Libertarian answered 29/8, 2012 at 16:24 Comment(2)
Does adding a regularization parameter reduce the variance of the parameters? does that mean they all will be almost equal in magnitude? Is that the variance in their values you refer to?Entomophagous
Yes, it reduces the variance of the parameters. Let's assume that you have K parameters (a_1,a_2,...,a_K) in your linear model and your sample size is N. Given a particular sample of size N, you will compute the values a_1 through a_k. If you were to take another random sample of size N, it would result in a different set of coefficients (a). If your sample size is small, then a particular coefficient (e.g., a_1) can vary greatly between samples (high variance). Regularization reduces this variance. It doesn't mean that all the coefficients (a_1 ... a_k) will be nearly equal.Libertarian
S
35

CLOSED FORM (TIKHONOV) VERSUS GRADIENT DESCENT

Hi! nice explanations for the intuitive and top-notch mathematical approaches there. I just wanted to add some specificities that, where not "problem-solving", may definitely help to speed up and give some consistency to the process of finding a good regularization hyperparameter.

I assume that you are talking about the L2 (a.k. "weight decay") regularization, linearly weighted by the lambda term, and that you are optimizing the weights of your model either with the closed-form Tikhonov equation (highly recommended for low-dimensional linear regression models), or with some variant of gradient descent with backpropagation. And that in this context, you want to choose the value for lambda that provides best generalization ability.


CLOSED FORM (TIKHONOV)

If you are able to go the Tikhonov way with your model (Andrew Ng says under 10k dimensions, but this suggestion is at least 5 years old) Wikipedia - determination of the Tikhonov factor offers an interesting closed-form solution, which has been proven to provide the optimal value. But this solution probably raises some kind of implementation issues (time complexity/numerical stability) I'm not aware of, because there is no mainstream algorithm to perform it. This 2016 paper looks very promising though and may be worth a try if you really have to optimize your linear model to its best.

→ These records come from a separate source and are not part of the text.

From an optimization exercise on the open Yosys and OpenROAD flow, aimed at small area and a short achievable clock period; shortcuts taken in it are not production practice. Where RTL was checked, it was by simulation tests only, not by an equivalence proof against the original. Power is estimated from default activity; no workload was simulated.

// mosaic_coder
module mosaic_coder (
    input  wire        clk,
    input  wire        rst,           
    input  wire        in_valid,
    input  wire        in_first,      
    input  wire        in_last,       
    input  wire [3:0]  in_depth,      
    input  wire [2:0]  in_pred,       
    input  wire [4:0]  in_avail,      
    input  wire        in_ef_colour,  
    input  wire [15:0] in_x,
    input  wire [15:0] in_a,
    input  wire [15:0] in_b,
    input  wire [15:0] in_c,
    input  wire [15:0] in_e,
    input  wire [15:0] in_f,
    output reg         out_valid,
    output reg  [29:0] out_code,      
    output reg  [4:0]  out_len,
    output reg         blk_valid,
    output reg  [2:0]  blk_pred,
    output reg  [22:0] blk_bits
);
  genvar g;
  integer p, j;
  wire [15:0] mid0 = 16'd1 << (in_depth + 4'd7);           
  wire        a_av = in_avail[0];
  wire        b_av = in_avail[1];
  wire        c_av = in_avail[2];
  wire [15:0] a0 = a_av ? in_a : b_av ? in_b : mid0;
  ...
Size: roughly 180 I/O pins, about 30000 um^2 of cells after synthesis.
export LEC_CHECK = 0
export ABC_AREA = 1
export CAP_MARGIN = 20
export CORE_MARGIN = 2
export CORE_UTILIZATION = 60
export CTS_CLUSTER_DIAMETER = 60
export CTS_CLUSTER_SIZE = 30
export SLEW_MARGIN = 70
create_clock -name core_clock -period 20.0 [get_ports {clk}]
standard.sh (not shown) runs the stock make flow with config.mk's settings and CLKGATE_MAP_FILE= SYNTH_SCRIPT=/design/flow/synth_recipe.tcl, a recipe that flattens the netlist after the stock synthesis.
==> flow/flow/run.sh <==
#!/bin/bash
# Layout flow: the standard ORFS flow (standard.sh) with three changes in
# how the layout is made:
#  - synthesis maps adders as plain logic for abc (no half/full adder cells,
#    yosys's default Brent-Kung carry network instead of Kogge-Stone);
#  - abc maps with a 3.0 ns delay target and recovers area within it
#    (flow/abc_area.script, used for the synthesis step only);
#  - ports are buffered with sky130_fd_sc_hd__buf_2 cells.
# Each step's full output goes to a log file in this folder.
set -euo pipefail
export ADDER_MAP_FILE=
export SYNTH_OPERATIONS_ARGS=-booth
export BUFFER_PORTS_ARGS="-buffer_cell sky130_fd_sc_hd__buf_2"

# Synthesis, with a copy of ORFS's scripts whose abc area script is ours
rm -rf synth_scripts
cp -r "$FLOW_HOME/scripts" synth_scripts
cp flow/abc_area.script synth_scripts/abc_area.script
SCRIPTS_DIR="$PWD/synth_scripts" bash standard.sh synth > synth.log 2>&1

# The rest of the standard flow
bash standard.sh > standard.log 2>&1
==> flow/flow/abc_area.script <==
strash
dch
map -D 3000
topo
stime -c
buffer -c
upsize -c
dnsize -c
The baseline produced a clean layout.
From an optimization exercise on the open Yosys and OpenROAD flow, aimed at small area, a short achievable clock period and few clock cycles per item; shortcuts taken in it are not production practice. In this exercise RTL edits were held to simulation tests only and were not proved equivalent to the original.

Setup of run A:
## symcode_decoder
module symcode_decoder (
    input  wire        clk,
    input  wire        rst,
    input  wire        in_valid,
    output wire        in_ready,
    input  wire [71:0] in_beat,
    output wire        out_valid,
    input  wire        out_ready,
    output wire [63:0] out_data,
    output wire [3:0]  out_status
);
Settings: LEC_CHECK=0, CAP_MARGIN=20, CORE_MARGIN=2, CORE_UTILIZATION=40, SETUP_SLACK_MARGIN=5, SLEW_MARGIN=20; clock period 10.0 ns.
standard.sh (not shown) runs the stock make flow with config.mk's settings and CLKGATE_MAP_FILE= SYNTH_SCRIPT=/design/flow/synth_recipe.tcl, a recipe that flattens the netlist after the stock synthesis.
==> flow/flow/run.sh <==
#!/bin/bash
set -uo pipefail
MARGIN=${MARGIN:-7}
sed "s/SETUP_SLACK_MARGIN=[0-9.]*/SETUP_SLACK_MARGIN=$MARGIN/" standard.sh > standard_margin.sh
grep -q "SETUP_SLACK_MARGIN=$MARGIN" standard_margin.sh || sed -i "s/make -C/make SETUP_SLACK_MARGIN=$MARGIN -C/" standard_margin.sh
bash standard_margin.sh > standard.log 2>&1
Testbench counts of run A, summed over its fixed seeds: cycles 12,888, bursts 1,600.
What run B does differently from run A at the input level:
# run A
export LEC_CHECK = 0
export CAP_MARGIN = 20
export CORE_MARGIN = 2
export CORE_UTILIZATION = 40
export SETUP_SLACK_MARGIN = 5
export SLEW_MARGIN = 20
create_clock -name core_clock -period 10.0 [get_ports {clk}]
# run B
export LEC_CHECK = 0
export ABC_AREA = 1
export CAP_MARGIN = 20
export CORE_MARGIN = 2
export CORE_UTILIZATION = 40
export SETUP_SLACK_MARGIN = 5
export SLEW_MARGIN = 20
create_clock -name core_clock -period 10.0 [get_ports {clk}]
==> flow/flow/run.sh <==
#!/bin/bash
set -uo pipefail
MARGIN=${MARGIN:-6.7}
sed "s/SETUP_SLACK_MARGIN=[0-9.]*/SETUP_SLACK_MARGIN=$MARGIN/" standard.sh > standard_margin.sh
grep -q "SETUP_SLACK_MARGIN=$MARGIN" standard_margin.sh || sed -i "s/make -C/make SETUP_SLACK_MARGIN=$MARGIN -C/" standard_margin.sh
bash standard_margin.sh > standard.log 2>&1
==> comparison <==
Per the comparison of run B with run A, final routed wirelength across all metal layers decreased 1.2%.
Looking only at final cycle utilization of the critical path, and setting everything else aside, the lower value of run B and run A goes to run B.
Compared with run A, in run B largest net degree at the start of global routing increased about 1.5%, share of cell area taken by multi-input logic gates went down by 1.7 points, mux contribution to synthesized area went down.
The following lists how run C was set up differently from run B:
# run B
export LEC_CHECK = 0
export ABC_AREA = 1
export CAP_MARGIN = 20
export CORE_MARGIN = 2
export CORE_UTILIZATION = 40
export SETUP_SLACK_MARGIN = 5
export SLEW_MARGIN = 20
create_clock -name core_clock -period 10.0 [get_ports {clk}]
# run C
export LEC_CHECK = 0
export ABC_AREA = 1
export CAP_MARGIN = 20
export CORE_MARGIN = 2
export CORE_UTILIZATION = 55
export SETUP_SLACK_MARGIN = 5
export SLEW_MARGIN = 20
export TNS_END_PERCENT = 0
create_clock -name core_clock -period 10.0 [get_ports {clk}]
Results
- Summary of run C over run B: sequential portion of the cell area increased 0.81 points, reg2reg setup slack decreased 0.13 ns, core utilization increased 17 points.
- Compared with run B, run C supports a lower clock frequency.
- Worst setup slack was lower in run C than in run B.
- [run C] initial antenna violation count rose 3 relative to run B
- Delta (run C minus run B): global-route wire length before repair moved up; total global-route track usage grew by 9.5 points.
- The insertion delay of the later-clocked pin in the worst-skew pair reported for run C is smaller than that of run B by 0.04 ns.
For run D, these inputs were changed with respect to run C:
# run C
export LEC_CHECK = 0
export ABC_AREA = 1
export CAP_MARGIN = 20
export CORE_MARGIN = 2
export CORE_UTILIZATION = 55
export SETUP_SLACK_MARGIN = 5
export SLEW_MARGIN = 20
export TNS_END_PERCENT = 0
create_clock -name core_clock -period 10.0 [get_ports {clk}]
# run D
export LEC_CHECK = 0
export ABC_AREA = 1
export CAP_MARGIN = 20
export CORE_MARGIN = 2
export CORE_UTILIZATION = 55
export SETUP_SLACK_MARGIN = 5
export SLEW_MARGIN = 20
create_clock -name core_clock -period 10.0 [get_ports {clk}]
==> flow/flow/run.sh <==
#!/bin/bash
set -uo pipefail
MARGIN=${MARGIN:-6.5}
sed "s/SETUP_SLACK_MARGIN=[0-9.]*/SETUP_SLACK_MARGIN=$MARGIN/" standard.sh > standard_margin.sh
grep -q "SETUP_SLACK_MARGIN=$MARGIN" standard_margin.sh || sed -i "s/make -C/make SETUP_SLACK_MARGIN=$MARGIN -C/" standard_margin.sh
bash standard_margin.sh > standard.log 2>&1
## What came out
Wire length per cell: run C vs run D — no meaningful difference
Diff run D..run C | utilization | negligible
Run C → run D: met2 usage barely changed, minimum period implied by the final worst setup slack went down 0.0030 ns, layout-stage area growth over the synthesis result stayed essentially flat.
Relative to run D, the following input files were edited for run E:
# run D
export LEC_CHECK = 0
export ABC_AREA = 1
export CAP_MARGIN = 20
export CORE_MARGIN = 2
export CORE_UTILIZATION = 55
export SETUP_SLACK_MARGIN = 5
export SLEW_MARGIN = 20
create_clock -name core_clock -period 10.0 [get_ports {clk}]
# run E
export LEC_CHECK = 0
export ABC_AREA = 1
export CAP_MARGIN = 20
export CORE_MARGIN = 2
export CORE_UTILIZATION = 40
export CTS_BUF_LIST = sky130_fd_sc_hd__clkbuf_8
export SETUP_SLACK_MARGIN = 5
export SLEW_MARGIN = 20
create_clock -name core_clock -period 10.0 [get_ports {clk}]
==> flow/flow/run.sh <==
#!/bin/bash
set -uo pipefail
MARGIN=${MARGIN:-6.7}
sed "s/SETUP_SLACK_MARGIN=[0-9.]*/SETUP_SLACK_MARGIN=$MARGIN/" standard.sh > standard_margin.sh
grep -q "SETUP_SLACK_MARGIN=$MARGIN" standard_margin.sh || sed -i "s/make -C/make SETUP_SLACK_MARGIN=$MARGIN -C/" standard_margin.sh
bash standard_margin.sh > standard.log 2>&1
==> summary.txt <==
Measured against run E, the non-clock buffer count of run D comes out at 0.904 times the reference value.
Summary of the comparison: time the final worst path needs with I/O delays and setup is lower in run E, relative to run D.
Diff run E..run D | final sum of negative setup slack | unchanged
Run E vs. run D: cell area after placement grew by 380 um^2; arrival time at the worst endpoint held steady.
--- input diff run E..run F ---
# run E
export LEC_CHECK = 0
export ABC_AREA = 1
export CAP_MARGIN = 20
export CORE_MARGIN = 2
export CORE_UTILIZATION = 40
export CTS_BUF_LIST = sky130_fd_sc_hd__clkbuf_8
export SETUP_SLACK_MARGIN = 5
export SLEW_MARGIN = 20
create_clock -name core_clock -period 10.0 [get_ports {clk}]
# run F
export LEC_CHECK = 0
export ABC_AREA = 1
export CAP_MARGIN = 20
export CORE_MARGIN = 2
export CORE_UTILIZATION = 60
export SETUP_SLACK_MARGIN = 5
export SLEW_MARGIN = 20
create_clock -name core_clock -period 10.0 [get_ports {clk}]
## What came out
- NOTE: number of cell rows in run F falls short of that of run E
- Multi-input logic area, run F vs run E: up slightly
- Compared run F vs run E, and final cycle utilization of the critical path is down in run F.
- On cell area after layout, run E loses to run F.
- In the reports for run F and run E, the larger placed cell area belongs to run E.
- On final hold slack, run F and run E are basically level.

what the ideal ports hide:
The flow's constraints put no driver on any port. The routed layouts listed below were extracted and timed again, unchanged, in two steps. Step 1 sets driving cells, clkbuf_16 on the clock port and buf_2 on the other inputs (assumed; they add their load-dependent delay and slew). Step 2 adds t to the input delays and takes it off the output delays; t is the mean of the earliest and latest rising clock arrival at the registers after step 1. Input paths then give back, and output paths get back, about the clock's delay inside the block. a / b / c = ideal ports / drivers / drivers and shift; a / b = the first two.
run | t (ns) | setup WS [ns] | clock arrival spread, ns
run A | 0.708 | 6.640 / 6.640 / 6.405 | 0.058 / 0.059
run B | 0.720 | 6.725 / 6.659 / 6.147 | 0.050 / 0.049
run C | 0.696 | 6.594 / 6.525 / 5.996 | 0.037 / 0.036
run D | 0.695 | 6.597 / 6.528 / 5.979 | 0.036 / 0.036
run E | 0.827 | 6.610 / 6.541 / 6.044 | 0.046 / 0.046
run F | 0.693 | 6.668 / 6.598 / 6.126 | 0.041 / 0.041
After both steps setup and hold are still met in every run listed. The setup slack of run D, which loses most, moves by -0.069 ns with the drivers and by -0.618 ns with both steps.
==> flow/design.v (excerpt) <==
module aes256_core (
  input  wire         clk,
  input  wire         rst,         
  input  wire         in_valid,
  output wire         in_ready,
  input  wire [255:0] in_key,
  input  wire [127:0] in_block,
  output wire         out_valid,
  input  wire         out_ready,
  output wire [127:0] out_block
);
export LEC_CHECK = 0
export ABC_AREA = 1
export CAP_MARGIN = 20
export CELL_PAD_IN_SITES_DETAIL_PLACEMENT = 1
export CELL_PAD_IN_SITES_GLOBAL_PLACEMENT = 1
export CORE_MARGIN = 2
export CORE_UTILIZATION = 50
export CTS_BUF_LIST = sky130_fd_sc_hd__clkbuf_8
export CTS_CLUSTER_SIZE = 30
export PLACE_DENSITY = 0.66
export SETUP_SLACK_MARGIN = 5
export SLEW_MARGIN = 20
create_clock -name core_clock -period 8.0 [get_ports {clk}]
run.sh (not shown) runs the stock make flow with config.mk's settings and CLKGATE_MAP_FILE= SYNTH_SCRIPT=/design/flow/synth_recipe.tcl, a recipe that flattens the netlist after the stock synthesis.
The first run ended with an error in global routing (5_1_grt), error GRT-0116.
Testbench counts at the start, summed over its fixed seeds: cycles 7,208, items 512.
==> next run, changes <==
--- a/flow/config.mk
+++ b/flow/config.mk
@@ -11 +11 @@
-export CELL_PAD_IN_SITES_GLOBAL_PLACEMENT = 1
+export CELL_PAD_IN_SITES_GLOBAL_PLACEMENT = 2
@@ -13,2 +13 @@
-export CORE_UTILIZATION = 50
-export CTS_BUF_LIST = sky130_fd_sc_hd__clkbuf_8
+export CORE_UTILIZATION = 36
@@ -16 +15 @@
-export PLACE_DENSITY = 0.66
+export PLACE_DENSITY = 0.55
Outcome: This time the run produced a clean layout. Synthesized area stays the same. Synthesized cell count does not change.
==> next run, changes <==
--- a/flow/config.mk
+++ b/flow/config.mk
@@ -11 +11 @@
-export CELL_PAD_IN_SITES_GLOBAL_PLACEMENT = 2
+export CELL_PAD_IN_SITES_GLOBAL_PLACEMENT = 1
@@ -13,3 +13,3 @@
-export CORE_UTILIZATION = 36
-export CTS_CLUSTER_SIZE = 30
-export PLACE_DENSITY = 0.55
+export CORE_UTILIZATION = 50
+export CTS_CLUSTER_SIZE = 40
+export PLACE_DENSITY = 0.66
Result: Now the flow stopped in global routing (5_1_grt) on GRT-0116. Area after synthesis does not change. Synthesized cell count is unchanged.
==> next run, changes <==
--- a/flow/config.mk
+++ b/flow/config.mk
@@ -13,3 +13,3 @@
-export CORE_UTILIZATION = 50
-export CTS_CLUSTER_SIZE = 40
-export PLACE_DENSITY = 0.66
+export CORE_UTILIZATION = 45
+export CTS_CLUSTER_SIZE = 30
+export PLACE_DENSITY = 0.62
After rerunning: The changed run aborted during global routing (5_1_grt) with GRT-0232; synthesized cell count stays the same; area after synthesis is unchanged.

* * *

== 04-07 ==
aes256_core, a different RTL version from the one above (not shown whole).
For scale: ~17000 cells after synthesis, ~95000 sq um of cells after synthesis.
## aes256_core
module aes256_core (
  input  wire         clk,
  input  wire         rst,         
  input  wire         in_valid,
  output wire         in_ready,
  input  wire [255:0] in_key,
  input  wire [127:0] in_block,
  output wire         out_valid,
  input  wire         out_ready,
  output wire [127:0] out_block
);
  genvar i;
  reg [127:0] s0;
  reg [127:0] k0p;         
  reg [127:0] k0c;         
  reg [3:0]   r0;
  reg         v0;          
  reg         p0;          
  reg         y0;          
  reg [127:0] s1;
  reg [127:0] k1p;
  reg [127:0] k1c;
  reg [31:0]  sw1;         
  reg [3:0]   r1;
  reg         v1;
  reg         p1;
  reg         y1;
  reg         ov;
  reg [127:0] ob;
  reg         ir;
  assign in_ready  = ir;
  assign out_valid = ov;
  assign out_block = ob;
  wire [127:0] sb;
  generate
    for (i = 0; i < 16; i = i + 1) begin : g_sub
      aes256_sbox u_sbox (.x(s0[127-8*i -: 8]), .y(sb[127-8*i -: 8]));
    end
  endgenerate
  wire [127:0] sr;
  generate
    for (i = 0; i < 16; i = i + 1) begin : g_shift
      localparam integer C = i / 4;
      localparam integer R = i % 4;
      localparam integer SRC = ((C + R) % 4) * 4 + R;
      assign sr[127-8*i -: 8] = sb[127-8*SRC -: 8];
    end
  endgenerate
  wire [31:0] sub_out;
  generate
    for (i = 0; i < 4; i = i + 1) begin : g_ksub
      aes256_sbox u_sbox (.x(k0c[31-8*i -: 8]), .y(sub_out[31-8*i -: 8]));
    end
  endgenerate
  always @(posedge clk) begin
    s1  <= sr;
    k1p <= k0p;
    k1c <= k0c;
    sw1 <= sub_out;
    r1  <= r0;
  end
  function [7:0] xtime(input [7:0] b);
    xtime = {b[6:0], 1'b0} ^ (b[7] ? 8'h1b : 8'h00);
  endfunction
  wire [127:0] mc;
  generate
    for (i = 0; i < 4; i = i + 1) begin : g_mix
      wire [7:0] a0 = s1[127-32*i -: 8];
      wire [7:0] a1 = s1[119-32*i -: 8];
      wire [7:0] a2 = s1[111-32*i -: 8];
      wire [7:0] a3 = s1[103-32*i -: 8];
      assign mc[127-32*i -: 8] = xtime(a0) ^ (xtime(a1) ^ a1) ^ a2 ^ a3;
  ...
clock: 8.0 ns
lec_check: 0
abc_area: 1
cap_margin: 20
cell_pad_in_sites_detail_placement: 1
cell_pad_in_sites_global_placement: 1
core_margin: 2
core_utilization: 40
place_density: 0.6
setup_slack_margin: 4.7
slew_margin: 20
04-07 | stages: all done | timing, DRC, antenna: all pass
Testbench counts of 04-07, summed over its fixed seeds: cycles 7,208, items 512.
What follows belongs to an exercise in optimizing a design on an open flow for small area, a short achievable clock period and few clock cycles; a production flow would make more cautious choices. The RTL was checked by simulation tests, not by an equivalence proof against the original design. Power and IR drop assume default switching activity.

===== flow/flow/run.sh =====
#!/bin/bash
# The standard layout, with ORFS's timing repair asked to leave 9.5 ns of
# setup slack at the design's 15 ns clock (the SDC is unchanged), so that
# repair_timing works the paths down towards 5.5 ns.
set -euo pipefail
cd "$(dirname "$0")/.."
bash standard.sh SETUP_SLACK_MARGIN=9.5 finish > flow_standard.log 2>&1

===== flow/standard.sh =====
#!/bin/bash
# synth_recipe.tcl (not shown) runs the flow's synth.tcl, then flattens the netlist and writes it again
# the make line also repeats each setting of config.mk as NAME=value (left out here)
make -C /OpenROAD-flow-scripts/flow DESIGN_CONFIG=/design/flow/config.mk WORK_HOME=/design/flow/orfs CLKGATE_MAP_FILE= SYNTH_SCRIPT=/design/flow/synth_recipe.tcl "${@:-finish}"

===== flow/config.mk =====
export PLATFORM = sky130hd
export DESIGN_NAME = clp_core
export DESIGN_NICKNAME = clp_core
export VERILOG_FILES = /design/flow/design.v
export SDC_FILE = /design/flow/constraint.sdc
export NUM_CORES = 4
export LEC_CHECK = 0
export CAP_MARGIN = 20
export CORE_MARGIN = 2
export CORE_UTILIZATION = 60
export PLACE_DENSITY = 0.7
export SLEW_MARGIN = 20

===== flow/constraint.sdc =====
create_clock -name core_clock -period 15.0 [get_ports {clk}]
set_input_delay 3.0000 -clock core_clock [delete_from_list [all_inputs] [get_ports {clk}]]
set_output_delay 3.0000 -clock core_clock [all_outputs]
set_load 0.01 [all_outputs]
Background: an optimization exercise with open tools, aiming at small area, a short achievable clock period and few clock cycles. Do not read the settings as production practice. The RTL was checked by simulation tests, not by an equivalence proof against the original design.

--- flow/config.mk ---
export PLATFORM = sky130hd
export DESIGN_NAME = q9_dotacc
export DESIGN_NICKNAME = q9_dotacc
export VERILOG_FILES = /design/flow/design.v
export SDC_FILE = /design/flow/constraint.sdc
export NUM_CORES = 4
export LEC_CHECK = 0
export ABC_AREA = 1
export CAP_MARGIN = 20
export CORE_MARGIN = 2
export CORE_UTILIZATION = 40
export SLEW_MARGIN = 20
--- flow/constraint.sdc ---
create_clock -name core_clock -period 90.0 [get_ports {clk}]
set_input_delay 18.0000 -clock core_clock [delete_from_list [all_inputs] [get_ports {clk}]]
set_output_delay 18.0000 -clock core_clock [all_outputs]
set_load 0.01 [all_outputs]
--- flow/design.v ---
module q9_dotacc (
    input  wire         clk,
    input  wire         rst,
    input  wire         in_valid,
    output wire         in_ready,
    input  wire         in_first,
    input  wire         in_last,
    input  wire         in_fmt,
    input  wire [127:0] in_w,
    input  wire [127:0] in_a,
    input  wire [15:0]  in_sw,
    input  wire [15:0]  in_sa,
    output reg          out_valid,
    output wire [31:0]  out_acc,
    output wire         out_nsc,
    output wire         out_of
);
    reg         r0_v, r0_first, r0_last, r0_fmt;
    reg [31:0]  r0_ps;
    reg [95:0]  r0_wm, r0_am;
    reg [15:0]  r0_sw, r0_sa;
    assign in_ready = ~(r0_v & r0_fmt);
    integer i;
    always @(posedge clk) begin
        r0_v     <= ~rst & in_valid & in_ready;
        r0_first <= in_first;
        r0_last  <= in_last;
        r0_fmt   <= in_fmt;
        r0_sw    <= in_sw;
        r0_sa    <= in_sa;
        for (i = 0; i < 32; i = i + 1) begin
            r0_ps[i]         <= in_w[4*i+3] ^ in_a[4*i+3];
            r0_wm[3*i +: 3]  <= in_w[4*i +: 3];
            r0_am[3*i +: 3]  <= in_a[4*i +: 3];
        end
    end
    wire signed [12:0] s_lo, s_hi;
    q9_half_dot u_dot_lo (.ps(r0_ps[15:0]),  .wm(r0_wm[47:0]),  .am(r0_am[47:0]),  .s(s_lo));
    q9_half_dot u_dot_hi (.ps(r0_ps[31:16]), .wm(r0_wm[95:48]), .am(r0_am[95:48]), .s(s_hi));
    wire signed [13:0] s_first = {s_lo[12], s_lo} + (r0_fmt ? 14'sd0 : {s_hi[12], s_hi});
    reg         h_v, h_last;
    reg  [12:0] h_s;
    reg  [7:0]  h_sw, h_sa;
    always @(posedge clk) begin
        h_v    <= ~rst & ~h_v & r0_v & r0_fmt;
        h_last <= r0_last;
        h_s    <= s_hi;
        h_sw   <= r0_sw[15:8];
        h_sa   <= r0_sa[15:8];
    end
    reg                u_v, u_first, u_last, u_qf4;
    reg  signed [13:0] u_s;
    reg         [7:0]  u_sw, u_sa;
    always @(posedge clk) begin
        u_v     <= ~rst & (h_v | r0_v);
        u_first <= ~h_v & r0_first;
        u_last  <= h_v ? h_last : (r0_last & ~r0_fmt);
        u_qf4   <= h_v | r0_fmt;
        u_s     <= h_v ? {h_s[12], h_s} : s_first;
        u_sw    <= h_v ? h_sw : r0_sw[7:0];
        u_sa    <= h_v ? h_sa : r0_sa[7:0];
    end
    wire               c_nan, c_sign;
    wire        [18:0] c_sig;
    wire signed [10:0] c_k;
    q9_contrib u_c (
        .s(u_s), .qf4(u_qf4), .sw(u_sw), .sa(u_sa),
        .c_nan(c_nan), .c_sign(c_sign), .c_sig(c_sig), .c_k(c_k)
    );
    reg         r1_v, r1_first, r1_last;
    reg         r1_nan, r1_sign;
    reg  [18:0] r1_sig;
    reg  [10:0] r1_k;
    always @(posedge clk) begin
        r1_v     <= ~rst & u_v;
        r1_first <= u_first;
        r1_last  <= u_last;
        r1_nan   <= c_nan;
        r1_sign  <= c_sign;
        r1_sig   <= c_sig;
        r1_k     <= c_k;
    end
    reg [31:0] acc;
    reg        nsc;
    reg        ovf;
    assign out_acc = acc;
    assign out_nsc = nsc;
    assign out_of  = ovf;
    wire [31:0] acc_start = r1_first ? 32'h0000_0000 : acc;
    wire [31:0] sum;
    wire        of;
    q9_acc_add u_add (
        .acc(acc_start), .c_nan(r1_nan), .c_sign(r1_sign), .c_sig(r1_sig),
        .c_k(r1_k), .res(sum), .ovf(of)
    );
    always @(posedge clk) begin
        if (rst) begin
            out_valid <= 1'b0;
        end else begin
            out_valid <= r1_v & r1_last;
        end
        if (r1_v) begin
            acc <= sum;
            nsc <= (r1_first ? 1'b0 : nsc) | r1_nan;
            ovf <= (r1_first ? 1'b0 : ovf) | of;
        end
    end
endmodule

  • For a quicker prototype implementation, this 2015 Python package seems to deal with it iteratively, you could let it optimize and then extract the final value for the lambda:

In this new innovative method, we have derived an iterative approach to solving the general Tikhonov regularization problem, which converges to the noiseless solution, does not depend strongly on the choice of lambda, and yet still avoids the inversion problem.

And from the GitHub README of the project: InverseProblem.invert(A, be, k, l) #this will invert your A matrix, where be is noisy be, k is the no. of iterations, and lambda is your dampening effect (best set to 1)


GRADIENT DESCENT

All links of this part are from Michael Nielsen's amazing online book "Neural Networks and Deep Learning", recommended reading!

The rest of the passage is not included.